TO DO: Work out how many lines in this listing hold the word "results", and give the number with nothing added.

DATA PROVIDED:

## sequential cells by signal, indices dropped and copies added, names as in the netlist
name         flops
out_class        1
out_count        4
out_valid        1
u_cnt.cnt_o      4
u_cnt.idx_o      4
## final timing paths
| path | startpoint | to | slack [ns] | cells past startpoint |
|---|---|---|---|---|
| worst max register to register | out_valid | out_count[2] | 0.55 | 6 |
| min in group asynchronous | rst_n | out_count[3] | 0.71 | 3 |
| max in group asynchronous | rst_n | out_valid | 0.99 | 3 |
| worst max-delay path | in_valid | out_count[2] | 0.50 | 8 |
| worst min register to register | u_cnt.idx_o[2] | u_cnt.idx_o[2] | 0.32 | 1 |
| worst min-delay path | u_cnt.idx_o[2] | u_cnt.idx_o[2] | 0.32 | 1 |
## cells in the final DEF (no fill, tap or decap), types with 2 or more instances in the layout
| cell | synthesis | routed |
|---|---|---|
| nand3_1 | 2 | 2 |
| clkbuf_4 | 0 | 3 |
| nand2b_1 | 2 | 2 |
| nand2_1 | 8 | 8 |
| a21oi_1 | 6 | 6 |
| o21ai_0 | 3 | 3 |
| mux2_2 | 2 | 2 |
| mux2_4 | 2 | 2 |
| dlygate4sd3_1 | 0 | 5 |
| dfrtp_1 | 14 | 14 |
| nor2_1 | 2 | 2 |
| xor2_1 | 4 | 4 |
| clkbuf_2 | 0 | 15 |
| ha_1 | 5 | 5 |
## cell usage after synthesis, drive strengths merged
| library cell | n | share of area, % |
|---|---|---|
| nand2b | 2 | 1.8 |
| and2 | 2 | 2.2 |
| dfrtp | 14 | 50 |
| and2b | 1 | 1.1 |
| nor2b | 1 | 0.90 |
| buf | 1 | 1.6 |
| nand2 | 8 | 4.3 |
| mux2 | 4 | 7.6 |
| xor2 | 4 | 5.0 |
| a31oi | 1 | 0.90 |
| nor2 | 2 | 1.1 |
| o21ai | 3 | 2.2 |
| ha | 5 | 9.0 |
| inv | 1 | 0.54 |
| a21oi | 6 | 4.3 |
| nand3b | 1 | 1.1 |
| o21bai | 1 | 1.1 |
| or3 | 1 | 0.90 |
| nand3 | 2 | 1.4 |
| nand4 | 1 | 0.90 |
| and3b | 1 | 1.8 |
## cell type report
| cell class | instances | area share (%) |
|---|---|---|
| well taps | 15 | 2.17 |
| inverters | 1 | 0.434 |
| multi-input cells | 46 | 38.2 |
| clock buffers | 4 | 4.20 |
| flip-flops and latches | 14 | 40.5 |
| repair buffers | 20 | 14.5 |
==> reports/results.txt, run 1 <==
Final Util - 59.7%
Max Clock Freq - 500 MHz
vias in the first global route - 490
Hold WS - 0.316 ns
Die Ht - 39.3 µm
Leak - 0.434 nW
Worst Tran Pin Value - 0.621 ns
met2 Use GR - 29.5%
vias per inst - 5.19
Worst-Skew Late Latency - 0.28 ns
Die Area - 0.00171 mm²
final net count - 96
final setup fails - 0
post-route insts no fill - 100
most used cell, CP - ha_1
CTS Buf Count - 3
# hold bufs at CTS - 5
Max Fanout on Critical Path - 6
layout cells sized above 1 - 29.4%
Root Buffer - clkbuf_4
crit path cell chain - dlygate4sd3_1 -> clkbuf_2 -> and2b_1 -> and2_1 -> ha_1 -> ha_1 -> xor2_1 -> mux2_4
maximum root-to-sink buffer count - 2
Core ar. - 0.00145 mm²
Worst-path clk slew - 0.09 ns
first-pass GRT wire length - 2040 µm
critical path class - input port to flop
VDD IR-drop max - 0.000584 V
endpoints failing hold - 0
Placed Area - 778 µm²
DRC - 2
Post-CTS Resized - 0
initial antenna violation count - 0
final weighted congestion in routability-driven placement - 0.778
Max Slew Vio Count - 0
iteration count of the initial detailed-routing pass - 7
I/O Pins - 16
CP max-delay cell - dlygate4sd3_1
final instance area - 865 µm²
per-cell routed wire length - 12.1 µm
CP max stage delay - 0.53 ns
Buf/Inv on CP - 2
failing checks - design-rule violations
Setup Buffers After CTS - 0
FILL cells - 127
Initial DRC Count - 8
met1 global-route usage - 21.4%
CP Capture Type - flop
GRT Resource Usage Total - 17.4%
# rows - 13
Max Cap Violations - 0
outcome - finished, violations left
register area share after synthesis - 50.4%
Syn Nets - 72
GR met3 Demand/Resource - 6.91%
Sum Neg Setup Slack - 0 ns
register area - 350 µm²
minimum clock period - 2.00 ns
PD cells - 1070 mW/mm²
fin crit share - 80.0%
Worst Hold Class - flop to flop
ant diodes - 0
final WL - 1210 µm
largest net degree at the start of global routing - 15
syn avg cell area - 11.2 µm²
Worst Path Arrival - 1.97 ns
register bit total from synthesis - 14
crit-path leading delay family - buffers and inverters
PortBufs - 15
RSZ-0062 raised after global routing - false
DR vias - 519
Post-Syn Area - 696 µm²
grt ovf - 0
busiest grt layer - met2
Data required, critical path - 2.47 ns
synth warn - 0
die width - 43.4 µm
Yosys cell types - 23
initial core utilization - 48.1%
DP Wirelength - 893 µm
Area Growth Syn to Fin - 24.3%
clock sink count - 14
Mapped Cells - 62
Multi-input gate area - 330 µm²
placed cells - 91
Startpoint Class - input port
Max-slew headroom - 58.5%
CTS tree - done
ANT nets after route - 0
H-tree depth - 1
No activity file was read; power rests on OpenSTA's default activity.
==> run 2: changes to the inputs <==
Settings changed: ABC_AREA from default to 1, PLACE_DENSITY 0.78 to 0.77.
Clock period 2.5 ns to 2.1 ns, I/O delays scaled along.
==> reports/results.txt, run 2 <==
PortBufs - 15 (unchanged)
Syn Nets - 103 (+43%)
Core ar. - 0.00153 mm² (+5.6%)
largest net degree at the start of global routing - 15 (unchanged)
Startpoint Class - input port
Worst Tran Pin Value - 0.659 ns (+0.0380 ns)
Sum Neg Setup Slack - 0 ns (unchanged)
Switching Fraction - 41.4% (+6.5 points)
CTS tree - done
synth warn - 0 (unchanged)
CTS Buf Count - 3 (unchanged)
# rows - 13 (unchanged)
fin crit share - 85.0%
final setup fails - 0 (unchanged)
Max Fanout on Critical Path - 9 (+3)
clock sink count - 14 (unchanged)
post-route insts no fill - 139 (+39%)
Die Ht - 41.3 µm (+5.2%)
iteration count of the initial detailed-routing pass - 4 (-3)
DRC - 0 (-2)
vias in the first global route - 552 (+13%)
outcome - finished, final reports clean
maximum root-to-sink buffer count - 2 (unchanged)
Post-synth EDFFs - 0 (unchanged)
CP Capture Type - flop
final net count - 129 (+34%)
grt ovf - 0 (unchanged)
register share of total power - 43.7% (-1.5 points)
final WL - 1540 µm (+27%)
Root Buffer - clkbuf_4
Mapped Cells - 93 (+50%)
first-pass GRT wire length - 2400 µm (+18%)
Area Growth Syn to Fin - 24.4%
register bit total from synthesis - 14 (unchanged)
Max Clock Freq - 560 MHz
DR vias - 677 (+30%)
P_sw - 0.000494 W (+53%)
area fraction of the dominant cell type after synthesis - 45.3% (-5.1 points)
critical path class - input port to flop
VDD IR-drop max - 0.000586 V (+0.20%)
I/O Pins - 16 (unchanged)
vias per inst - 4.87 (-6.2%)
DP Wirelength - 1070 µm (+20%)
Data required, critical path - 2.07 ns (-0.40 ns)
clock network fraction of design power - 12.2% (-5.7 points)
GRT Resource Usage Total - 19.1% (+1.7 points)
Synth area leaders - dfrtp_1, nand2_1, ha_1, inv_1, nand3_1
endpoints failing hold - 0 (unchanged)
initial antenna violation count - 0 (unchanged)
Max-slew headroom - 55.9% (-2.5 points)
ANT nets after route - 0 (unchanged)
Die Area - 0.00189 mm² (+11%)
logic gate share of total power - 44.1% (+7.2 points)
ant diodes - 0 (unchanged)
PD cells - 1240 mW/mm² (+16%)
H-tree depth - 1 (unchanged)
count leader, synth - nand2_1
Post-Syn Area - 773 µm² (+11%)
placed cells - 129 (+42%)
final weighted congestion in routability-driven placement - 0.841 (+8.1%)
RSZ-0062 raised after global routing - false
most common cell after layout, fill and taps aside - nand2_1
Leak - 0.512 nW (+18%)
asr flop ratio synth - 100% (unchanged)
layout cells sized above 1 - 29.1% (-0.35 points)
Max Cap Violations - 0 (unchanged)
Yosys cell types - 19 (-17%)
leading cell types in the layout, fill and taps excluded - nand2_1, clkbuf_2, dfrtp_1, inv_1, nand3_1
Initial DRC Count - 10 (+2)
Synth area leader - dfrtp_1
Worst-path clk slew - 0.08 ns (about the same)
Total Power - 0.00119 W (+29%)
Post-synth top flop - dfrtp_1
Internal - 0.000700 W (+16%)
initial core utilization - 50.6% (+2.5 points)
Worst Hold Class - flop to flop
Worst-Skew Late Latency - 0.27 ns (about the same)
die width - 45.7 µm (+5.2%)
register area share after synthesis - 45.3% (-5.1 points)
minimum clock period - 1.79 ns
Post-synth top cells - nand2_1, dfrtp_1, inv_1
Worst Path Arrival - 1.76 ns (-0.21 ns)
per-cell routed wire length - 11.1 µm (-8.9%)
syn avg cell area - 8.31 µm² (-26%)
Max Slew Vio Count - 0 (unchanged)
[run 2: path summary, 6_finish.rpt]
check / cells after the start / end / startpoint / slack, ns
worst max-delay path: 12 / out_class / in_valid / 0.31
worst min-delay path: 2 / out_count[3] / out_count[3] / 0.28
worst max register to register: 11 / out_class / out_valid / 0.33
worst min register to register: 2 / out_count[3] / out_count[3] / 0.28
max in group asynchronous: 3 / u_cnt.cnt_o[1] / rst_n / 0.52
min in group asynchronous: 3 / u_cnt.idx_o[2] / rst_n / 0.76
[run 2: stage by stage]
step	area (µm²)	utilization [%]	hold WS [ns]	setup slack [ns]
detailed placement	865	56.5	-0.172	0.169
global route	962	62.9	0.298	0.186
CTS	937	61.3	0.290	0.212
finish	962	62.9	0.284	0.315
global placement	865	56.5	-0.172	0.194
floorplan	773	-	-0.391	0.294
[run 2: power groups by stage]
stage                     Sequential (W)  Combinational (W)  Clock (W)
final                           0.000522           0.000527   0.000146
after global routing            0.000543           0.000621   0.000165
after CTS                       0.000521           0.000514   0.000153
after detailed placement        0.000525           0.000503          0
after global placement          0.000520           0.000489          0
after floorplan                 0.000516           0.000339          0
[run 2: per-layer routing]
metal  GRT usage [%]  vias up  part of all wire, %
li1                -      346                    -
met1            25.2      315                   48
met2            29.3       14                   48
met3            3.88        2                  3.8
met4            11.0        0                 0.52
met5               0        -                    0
File: config.mk
export PLATFORM = sky130hd
export DESIGN_NAME = ethernet_ip_packet_sink
export DESIGN_NICKNAME = d
export VERILOG_FILES = /design/src/rtl/ethernet_ip_pkg.sv /design/src/rtl/ip_hdr_checksum_acc.sv /design/src/rtl/ethernet_ip_packet_sink.sv
export SDC_FILE = /design/constraint.sdc
export NUM_CORES = 1
export LEC_CHECK = 0
export ABC_CLOCK_PERIOD_IN_PS = 3000
export CORE_ASPECT_RATIO = 0.9
export CORE_UTILIZATION = 49
export CTS_CLUSTER_SIZE = 30
export DETAILED_ROUTE_END_ITERATION = 8
export PLACE_DENSITY_LB_ADDON = 0.12
export SYNTH_ARGS = -nofsm -noshare
export SYNTH_HDL_FRONTEND = slang
export SYNTH_SLANG_ARGS = --single-unit
File: constraint.sdc
create_clock -name clk -period 3 [get_ports clk]
set_input_delay 0.6 -clock clk [delete_from_list [all_inputs] [get_ports clk]]
set_output_delay 0.6 -clock clk [all_outputs]
set_load 0.03 [all_outputs]
File: src/rtl/ethernet_ip_pkg.sv
// Shared types and constants for the Ethernet/IPv4 test-traffic receive checker.
package ethernet_ip_pkg;

   localparam int unsigned ETH_HDR_BYTES  = 14;
   localparam int unsigned IP_HDR_BYTES   = 20;
   localparam logic [7:0]  IPV4_VER_IHL   = 8'h45;
   localparam logic [15:0] ETHERTYPE_IPV4 = 16'h0800;

   typedef enum logic [1:0] {
      StEthHdr,
      StIpHdr,
      StPayload,
      StDrop
   } rx_state_e;

   typedef enum logic [2:0] {
      VerdGood,
      VerdTuser,
      VerdLen,
      VerdHdr,
      VerdPayload
   } verdict_e;

endpackage

File: src/rtl/ip_hdr_checksum_acc.sv
// Byte-serial IPv4 header checksum accumulator: pairs bytes into big-endian halfwords and
// keeps a ones'-complement running sum.
module ip_hdr_checksum_acc (
   input  logic       clk,
   input  logic       aresetn,
   input  logic       clear,
   input  logic       enable,
   input  logic [7:0] byte_in,
   output logic       sum_ok
);

   logic        phase_q, phase_d;
   logic [7:0]  hi_q, hi_d;
   logic [16:0] sum_q, sum_d;
   logic [16:0] fold;

   always_comb begin
      phase_d = phase_q;
      hi_d    = hi_q;
      sum_d   = sum_q;
      if (clear) begin
         phase_d = 1'b0;
         hi_d    = 8'h00;
         sum_d   = 17'h0;
      end else if (enable) begin
         if (!phase_q) begin
            hi_d    = byte_in;
            phase_d = 1'b1;
         end else begin
            // End-around carry folded in on every add keeps the sum within 17 bits.
            sum_d   = {1'b0, sum_q[15:0]} + {1'b0, hi_q, byte_in} + {16'h0, sum_q[16]};
            phase_d = 1'b0;
         end
      end
   end

   assign fold   = {1'b0, sum_q[15:0]} + {16'h0, sum_q[16]};
   assign sum_ok = (fold[15:0] == 16'hFFFF);

   always_ff @(posedge clk or negedge aresetn) begin
      if (!aresetn) begin
         phase_q <= 1'b0;
         hi_q    <= 8'h00;
         sum_q   <= 17'h0;
      end else begin
         phase_q <= phase_d;
         hi_q    <= hi_d;
         sum_q   <= sum_d;
      end
   end

endmodule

REPLY TO THE TASK: 2